* [INSTRUCTIONS TO FOLLOW]
Every line containing the word "export" is to be copied from the data below.

* [SOURCE DATA]
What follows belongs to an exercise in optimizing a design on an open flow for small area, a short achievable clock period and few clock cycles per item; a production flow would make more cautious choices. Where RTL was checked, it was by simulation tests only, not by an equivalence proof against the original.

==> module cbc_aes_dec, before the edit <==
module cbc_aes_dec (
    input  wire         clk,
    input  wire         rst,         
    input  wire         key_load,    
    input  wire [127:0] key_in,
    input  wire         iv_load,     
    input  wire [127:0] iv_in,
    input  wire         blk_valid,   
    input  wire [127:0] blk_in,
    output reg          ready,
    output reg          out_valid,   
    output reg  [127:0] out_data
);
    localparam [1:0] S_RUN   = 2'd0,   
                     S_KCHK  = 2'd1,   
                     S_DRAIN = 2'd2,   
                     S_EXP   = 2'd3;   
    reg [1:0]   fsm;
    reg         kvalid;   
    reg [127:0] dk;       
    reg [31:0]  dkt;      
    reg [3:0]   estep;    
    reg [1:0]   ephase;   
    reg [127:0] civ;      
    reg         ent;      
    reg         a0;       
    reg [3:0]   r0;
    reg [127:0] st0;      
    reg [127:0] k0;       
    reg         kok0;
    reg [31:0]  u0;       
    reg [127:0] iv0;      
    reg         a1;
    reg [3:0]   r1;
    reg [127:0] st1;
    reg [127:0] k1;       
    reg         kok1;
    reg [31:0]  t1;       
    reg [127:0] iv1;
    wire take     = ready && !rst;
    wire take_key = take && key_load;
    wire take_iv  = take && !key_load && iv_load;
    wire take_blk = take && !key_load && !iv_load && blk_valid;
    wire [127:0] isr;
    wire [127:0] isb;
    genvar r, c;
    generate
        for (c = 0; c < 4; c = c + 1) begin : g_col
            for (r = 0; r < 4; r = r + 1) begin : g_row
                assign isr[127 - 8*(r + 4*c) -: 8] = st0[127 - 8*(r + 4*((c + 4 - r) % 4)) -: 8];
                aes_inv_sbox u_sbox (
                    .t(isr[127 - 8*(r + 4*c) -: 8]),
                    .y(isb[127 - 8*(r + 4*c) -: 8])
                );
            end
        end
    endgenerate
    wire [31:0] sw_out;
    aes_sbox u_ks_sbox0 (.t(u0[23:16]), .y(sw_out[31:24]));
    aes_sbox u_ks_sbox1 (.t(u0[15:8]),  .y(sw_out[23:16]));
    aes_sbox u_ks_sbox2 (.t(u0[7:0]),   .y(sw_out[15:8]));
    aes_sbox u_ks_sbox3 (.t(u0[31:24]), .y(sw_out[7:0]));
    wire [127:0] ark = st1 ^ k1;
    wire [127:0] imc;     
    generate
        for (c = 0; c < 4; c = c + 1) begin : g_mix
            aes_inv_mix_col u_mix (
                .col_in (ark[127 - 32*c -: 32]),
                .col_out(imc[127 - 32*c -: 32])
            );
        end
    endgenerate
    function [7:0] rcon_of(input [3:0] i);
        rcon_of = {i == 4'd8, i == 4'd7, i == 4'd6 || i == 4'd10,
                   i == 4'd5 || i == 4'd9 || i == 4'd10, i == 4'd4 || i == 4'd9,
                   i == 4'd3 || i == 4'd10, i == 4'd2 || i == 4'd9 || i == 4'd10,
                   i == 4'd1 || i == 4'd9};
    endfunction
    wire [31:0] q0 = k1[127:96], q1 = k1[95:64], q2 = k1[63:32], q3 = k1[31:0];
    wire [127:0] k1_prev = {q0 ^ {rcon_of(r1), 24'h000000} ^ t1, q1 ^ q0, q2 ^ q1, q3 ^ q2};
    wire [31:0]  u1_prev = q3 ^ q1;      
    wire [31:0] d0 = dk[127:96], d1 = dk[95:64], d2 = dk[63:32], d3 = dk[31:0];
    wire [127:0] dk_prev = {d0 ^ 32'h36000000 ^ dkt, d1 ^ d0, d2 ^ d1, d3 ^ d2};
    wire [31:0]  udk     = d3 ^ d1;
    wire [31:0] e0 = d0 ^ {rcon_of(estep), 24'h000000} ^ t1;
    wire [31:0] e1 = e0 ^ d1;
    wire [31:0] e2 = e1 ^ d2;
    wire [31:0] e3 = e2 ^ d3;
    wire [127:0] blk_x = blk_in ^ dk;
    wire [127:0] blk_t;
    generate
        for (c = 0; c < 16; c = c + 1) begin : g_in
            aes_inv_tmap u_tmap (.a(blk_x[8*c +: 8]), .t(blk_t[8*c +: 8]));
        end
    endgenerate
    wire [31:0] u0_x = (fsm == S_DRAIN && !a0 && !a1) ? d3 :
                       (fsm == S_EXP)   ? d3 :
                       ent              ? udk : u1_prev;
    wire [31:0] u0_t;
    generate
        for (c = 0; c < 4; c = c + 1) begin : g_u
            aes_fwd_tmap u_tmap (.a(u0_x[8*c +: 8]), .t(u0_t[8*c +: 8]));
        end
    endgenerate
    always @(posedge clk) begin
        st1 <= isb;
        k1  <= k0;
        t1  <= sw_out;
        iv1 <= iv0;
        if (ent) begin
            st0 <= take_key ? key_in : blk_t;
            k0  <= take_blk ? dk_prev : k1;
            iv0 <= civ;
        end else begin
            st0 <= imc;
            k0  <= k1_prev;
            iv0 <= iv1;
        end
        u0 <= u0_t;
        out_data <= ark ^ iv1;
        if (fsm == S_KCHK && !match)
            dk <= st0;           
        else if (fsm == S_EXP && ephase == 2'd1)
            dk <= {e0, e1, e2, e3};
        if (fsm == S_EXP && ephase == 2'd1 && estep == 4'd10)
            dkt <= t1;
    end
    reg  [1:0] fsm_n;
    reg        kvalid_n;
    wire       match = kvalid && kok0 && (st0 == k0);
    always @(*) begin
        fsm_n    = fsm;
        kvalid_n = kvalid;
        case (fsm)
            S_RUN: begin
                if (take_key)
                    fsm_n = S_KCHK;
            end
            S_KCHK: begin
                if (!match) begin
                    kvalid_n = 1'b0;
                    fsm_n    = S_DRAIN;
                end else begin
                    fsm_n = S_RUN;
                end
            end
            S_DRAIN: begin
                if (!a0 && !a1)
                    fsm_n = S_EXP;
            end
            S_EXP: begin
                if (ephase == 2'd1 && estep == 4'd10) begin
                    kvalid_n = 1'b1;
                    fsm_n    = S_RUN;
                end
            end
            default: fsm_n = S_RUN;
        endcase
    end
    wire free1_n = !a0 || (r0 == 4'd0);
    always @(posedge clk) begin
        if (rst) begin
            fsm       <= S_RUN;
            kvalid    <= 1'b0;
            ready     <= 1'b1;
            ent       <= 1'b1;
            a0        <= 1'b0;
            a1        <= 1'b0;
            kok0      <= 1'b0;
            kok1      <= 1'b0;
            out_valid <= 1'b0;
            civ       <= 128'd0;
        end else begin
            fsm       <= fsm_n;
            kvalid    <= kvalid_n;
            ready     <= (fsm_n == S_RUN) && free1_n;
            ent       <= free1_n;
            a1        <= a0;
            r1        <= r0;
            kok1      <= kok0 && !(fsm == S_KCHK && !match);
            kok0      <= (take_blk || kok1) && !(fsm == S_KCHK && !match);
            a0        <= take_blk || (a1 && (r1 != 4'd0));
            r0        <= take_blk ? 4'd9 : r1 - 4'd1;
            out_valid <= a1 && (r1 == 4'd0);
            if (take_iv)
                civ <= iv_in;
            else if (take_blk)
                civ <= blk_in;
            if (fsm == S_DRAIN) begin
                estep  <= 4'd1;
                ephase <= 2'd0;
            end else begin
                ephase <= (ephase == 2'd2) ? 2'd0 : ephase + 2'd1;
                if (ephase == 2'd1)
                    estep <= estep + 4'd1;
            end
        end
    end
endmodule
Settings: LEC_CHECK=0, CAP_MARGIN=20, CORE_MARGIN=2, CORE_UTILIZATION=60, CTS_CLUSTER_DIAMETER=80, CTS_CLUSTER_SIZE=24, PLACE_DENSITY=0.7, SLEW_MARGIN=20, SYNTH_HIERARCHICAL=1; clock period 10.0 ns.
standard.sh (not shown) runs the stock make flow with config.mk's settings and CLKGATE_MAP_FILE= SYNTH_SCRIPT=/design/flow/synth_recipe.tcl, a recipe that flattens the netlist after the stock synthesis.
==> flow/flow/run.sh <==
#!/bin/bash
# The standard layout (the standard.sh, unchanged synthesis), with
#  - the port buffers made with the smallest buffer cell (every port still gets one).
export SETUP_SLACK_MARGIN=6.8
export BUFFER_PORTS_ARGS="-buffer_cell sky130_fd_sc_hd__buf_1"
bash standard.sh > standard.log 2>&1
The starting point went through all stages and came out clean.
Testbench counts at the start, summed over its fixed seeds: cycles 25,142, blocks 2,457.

* [COMPLETED EXERCISE]
export SETUP_SLACK_MARGIN=6.8
export BUFFER_PORTS_ARGS="-buffer_cell sky130_fd_sc_hd__buf_1"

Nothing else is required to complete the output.